Rethinking the Diagnosis and Management of Antibody-Mediated Rejection in Multidisciplinary Transplant Meetings: A Global Survey and Banff Working Group Recommendations.
Academic Article
Overview
abstract
INTRODUCTION: The diagnosis of antibody-mediated rejection (AMR) requires input from several transplant professionals. Bringing clinical and laboratory experts together may help standardize care. Yet, little is known about current global practices of multidisciplinary meetings for AMR management. METHODS: The Banff Antibody-Mediated Injury Working Group approached professional societies worldwide to distribute a survey on the availability, content, participants, perceived value, and barriers to the implementation of multidisciplinary meetings. RESULTS: Four hundred two transplant professionals from six continents caring for kidney (90.55%), liver (21.14%), pancreas (20.65%), heart (15.17%), and lung (14.18%) transplant recipients participated in the survey, and 302 (75.12%) reported attending multidisciplinary meetings. Multidisciplinary meetings were more prevalent in academic centers, in high- versus low-to-middle-income regions (81.03% and 65.99%, respectively; p < 0.001), and in mid-to-large size transplant programs compared to smaller programs.
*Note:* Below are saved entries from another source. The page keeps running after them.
$ cat src/rtl/sd_sector_responder_pkg.sv
// Shared types and constants for the sd_bus sector responder.
package sd_sector_responder_pkg;

  parameter int SD_SECTOR_BYTES = 512;

  typedef enum logic [2:0] {
    IDLE,
    CHECK,
    RD_REQ,
    RD_PUT,
    WR_ADDR,
    WR_LATCH,
    WR_REQ,
    DONE
  } sd_resp_state_t;

endpackage

$ cat src/rtl/sd_sector_responder_check.sv
// Range and permission check for a latched sector request; purely combinational.
module sd_request_check
  import sd_sector_responder_pkg::*;
#(
  parameter int SECTOR_BYTES = SD_SECTOR_BYTES
) (
  input  logic [31:0] lba,
  input  logic [31:0] size,
  input  logic        mounted,
  input  logic        readonly,
  input  logic        dir_wr,
  output logic        reject
);

  localparam int IDX_W = $clog2(SECTOR_BYTES);
  // Wide enough that the end-of-sector byte offset can never wrap.
  localparam int END_W = 32 + IDX_W + 1;

  logic [END_W-1:0] sector_end;

  always_comb begin
    sector_end = ({{(IDX_W + 1){1'b0}}, lba} << IDX_W) + END_W'(SECTOR_BYTES);
    reject     = !mounted || (sector_end > END_W'(size)) || (dir_wr && readonly);
  end

endmodule

$ cat src/rtl/sd_sector_responder.sv
// Responder side of the sd_bus sector protocol: serves sector reads/writes from an SDRAM disk image.
module sd_sector_responder
  import sd_sector_responder_pkg::*;
#(
  parameter int SECTOR_BYTES = SD_SECTOR_BYTES,
  parameter int RAM_AW       = 27
) (
  input  logic              clk,
  input  logic              reset_n,
  input  logic              sd_rd,
  input  logic              sd_wr,
  input  logic [31:0]       sd_lba,
  input  logic [7:0]        sd_wdata,
  output logic              sd_ack,
  output logic [13:0]       sd_buff_addr,
  output logic [7:0]        sd_buff_data,
  output logic              sd_buff_wr,
  input  logic              img_mounted,
  input  logic [31:0]       img_size,
  input  logic              img_readonly,
  input  logic [RAM_AW-1:0] img_base,
  output logic [RAM_AW-1:0] ram_addr,
  output logic              ram_rd,
  output logic              ram_wr,
  output logic [7:0]        ram_wdata,
  input  logic [7:0]        ram_rdata,
  input  logic              ram_ready,
  output logic              err
);

  localparam int               IDX_W    = $clog2(SECTOR_BYTES);
  localparam logic [IDX_W-1:0] LAST_IDX = IDX_W'(SECTOR_BYTES - 1);

  sd_resp_state_t   state_q, state_d;
  logic [31:0]      lba_q, lba_d;
  logic [31:0]      size_q, size_d;
  logic             mounted_q, mounted_d;
  logic             readonly_q, readonly_d;
  logic             dir_wr_q, dir_wr_d;
  logic [IDX_W-1:0] n_q, n_d;
  logic [7:0]       rdata_q, rdata_d;
  logic [7:0]       wdata_q, wdata_d;

  logic              reject;
  logic [RAM_AW-1:0] byte_addr;

  sd_request_check #(.SECTOR_BYTES(SECTOR_BYTES)) u_check (
    .lba      (lba_q),
    .size     (size_q),
    .mounted  (mounted_q),
    .readonly (readonly_q),
    .dir_wr   (dir_wr_q),
    .reject   (reject)
  );

  // Image offset wraps silently at the SDRAM address width.
  assign byte_addr = img_base + RAM_AW'({lba_q, {IDX_W{1'b0}}}) + RAM_AW'(n_q);

  always_comb begin
    // NOTE: every signal gets a default before the case so no path leaves one unassigned, which would infer a latch.
    state_d      = state_q;
    lba_d        = lba_q;
    size_d       = size_q;
    mounted_d    = mounted_q;
    readonly_d   = readonly_q;
    dir_wr_d     = dir_wr_q;
    n_d          = n_q;
    rdata_d      = rdata_q;
    wdata_d      = wdata_q;
    sd_ack       = 1'b0;
    sd_buff_addr = '0;
    sd_buff_data = '0;
    sd_buff_wr   = 1'b0;
    ram_addr     = '0;
    ram_rd       = 1'b0;
    ram_wr       = 1'b0;
    ram_wdata    = '0;
    err          = 1'b0;

    case (state_q)
      IDLE: begin
        if (sd_rd || sd_wr) begin
          lba_d      = sd_lba;
          size_d     = img_size;
          mounted_d  = img_mounted;
          readonly_d = img_readonly;
          dir_wr_d   = !sd_rd;
          n_d        = '0;
          state_d    = CHECK;
        end
      end
      CHECK: begin
        sd_ack = 1'b1;
        if (reject) begin
          err     = 1'b1;
          state_d = DONE;
        end else begin
          state_d = dir_wr_q ? WR_ADDR : RD_REQ;
        end
      end
      RD_REQ: begin
        sd_ack   = 1'b1;
        ram_rd   = 1'b1;
        ram_addr = byte_addr;
        if (ram_ready) begin
          rdata_d = ram_rdata;
          state_d = RD_PUT;
        end
      end
      RD_PUT: begin
        sd_ack       = 1'b1;
        sd_buff_wr   = 1'b1;
        sd_buff_addr = 14'(n_q);
        sd_buff_data = rdata_q;
        n_d          = n_q + IDX_W'(1);
        state_d      = (n_q == LAST_IDX) ? DONE : RD_REQ;
      end
      WR_ADDR: begin
        sd_ack       = 1'b1;
        sd_buff_addr = 14'(n_q);
        state_d      = WR_LATCH;
      end
      WR_LATCH: begin
        // Initiator buffer answers one cycle after the address was shown.
        sd_ack       = 1'b1;
        sd_buff_addr = 14'(n_q);
        wdata_d      = sd_wdata;
        state_d      = WR_REQ;
      end
      WR_REQ: begin
        sd_ack       = 1'b1;
        sd_buff_addr = 14'(n_q);
        ram_wr       = 1'b1;
        ram_addr     = byte_addr;
        ram_wdata    = wdata_q;
        if (ram_ready) begin
          n_d     = n_q + IDX_W'(1);
          state_d = (n_q == LAST_IDX) ? DONE : WR_ADDR;
        end
      end
      DONE: begin
        // Wait for the request to drop so a held request is served only once.
        if (!sd_rd && !sd_wr) state_d = IDLE;
      end
      default: state_d = IDLE;
    endcase
  end

  // NOTE: sequential state uses non-blocking assignments so every flop samples pre-edge values.
  always_ff @(posedge clk) begin
    if (!reset_n) begin
      state_q    <= IDLE;
      lba_q      <= '0;
      size_q     <= '0;
      mounted_q  <= 1'b0;
      readonly_q <= 1'b0;
      dir_wr_q   <= 1'b0;
      n_q        <= '0;
      rdata_q    <= '0;
      wdata_q    <= '0;
    end else begin
      state_q    <= state_d;
      lba_q      <= lba_d;
      size_q     <= size_d;
      mounted_q  <= mounted_d;
      readonly_q <= readonly_d;
      dir_wr_q   <= dir_wr_d;
      n_q        <= n_d;
      rdata_q    <= rdata_d;
      wdata_q    <= wdata_d;
    end
  end

endmodule

$ cat config.mk
export PLATFORM = sky130hd
export DESIGN_NAME = sd_sector_responder
export DESIGN_NICKNAME = d
export VERILOG_FILES = /design/src/rtl/sd_sector_responder_pkg.sv /design/src/rtl/sd_sector_responder_check.sv /design/src/rtl/sd_sector_responder.sv
export SDC_FILE = /design/constraint.sdc
export NUM_CORES = 1
export LEC_CHECK = 0
export ABC_AREA = 1
export ABC_CLOCK_PERIOD_IN_PS = 3020
export CAP_MARGIN = 20
export CORE_MARGIN = 2
export CORE_UTILIZATION = 46
export CTS_BUF_LIST = sky130_fd_sc_hd__clkbuf_2 sky130_fd_sc_hd__clkbuf_4 sky130_fd_sc_hd__clkbuf_8
export DETAILED_ROUTE_END_ITERATION = 16
export PLACE_DENSITY = 0.86
export SYNTH_ARGS = -nofsm -noshare
export SYNTH_HDL_FRONTEND = slang
export SYNTH_SLANG_ARGS = --single-unit
export TNS_END_PERCENT = 10
$ cat constraint.sdc
create_clock -name clk -period 3.02 [get_ports clk]
set_input_delay 0.604 -clock clk [delete_from_list [all_inputs] [get_ports clk]]
set_output_delay 0.604 -clock clk [all_outputs]
set_load 0.01 [all_outputs]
Perceived value included continued professional development (97.68%) and trainee education (95.70%). AMR was reported to be discussed at these meetings by 217 respondents with case presentations reviewing patient characteristics, histology, and HLA antibody data. A third of the respondents reviewed non-HLA/pathogenic autoantibodies and/or molecular diagnostics, with the latter being more frequently applied in high- versus low-to-middle-income regions (46.71% and 12.31%, respectively; p < 0.001). AMR case presentations allowed diagnosis revision, actionable management plans and were perceived as improving care. The primary barrier to the implementation of multidisciplinary meetings (63.27%) was the unavailability of transplant professionals (e.g., transplant immunologists). CONCLUSION: Facilitating multidisciplinary meetings through the remote participation of pertinent experts and incentivizing participation through remuneration, protected time, or continued medical education may help standardize AMR diagnosis and harmonize its management.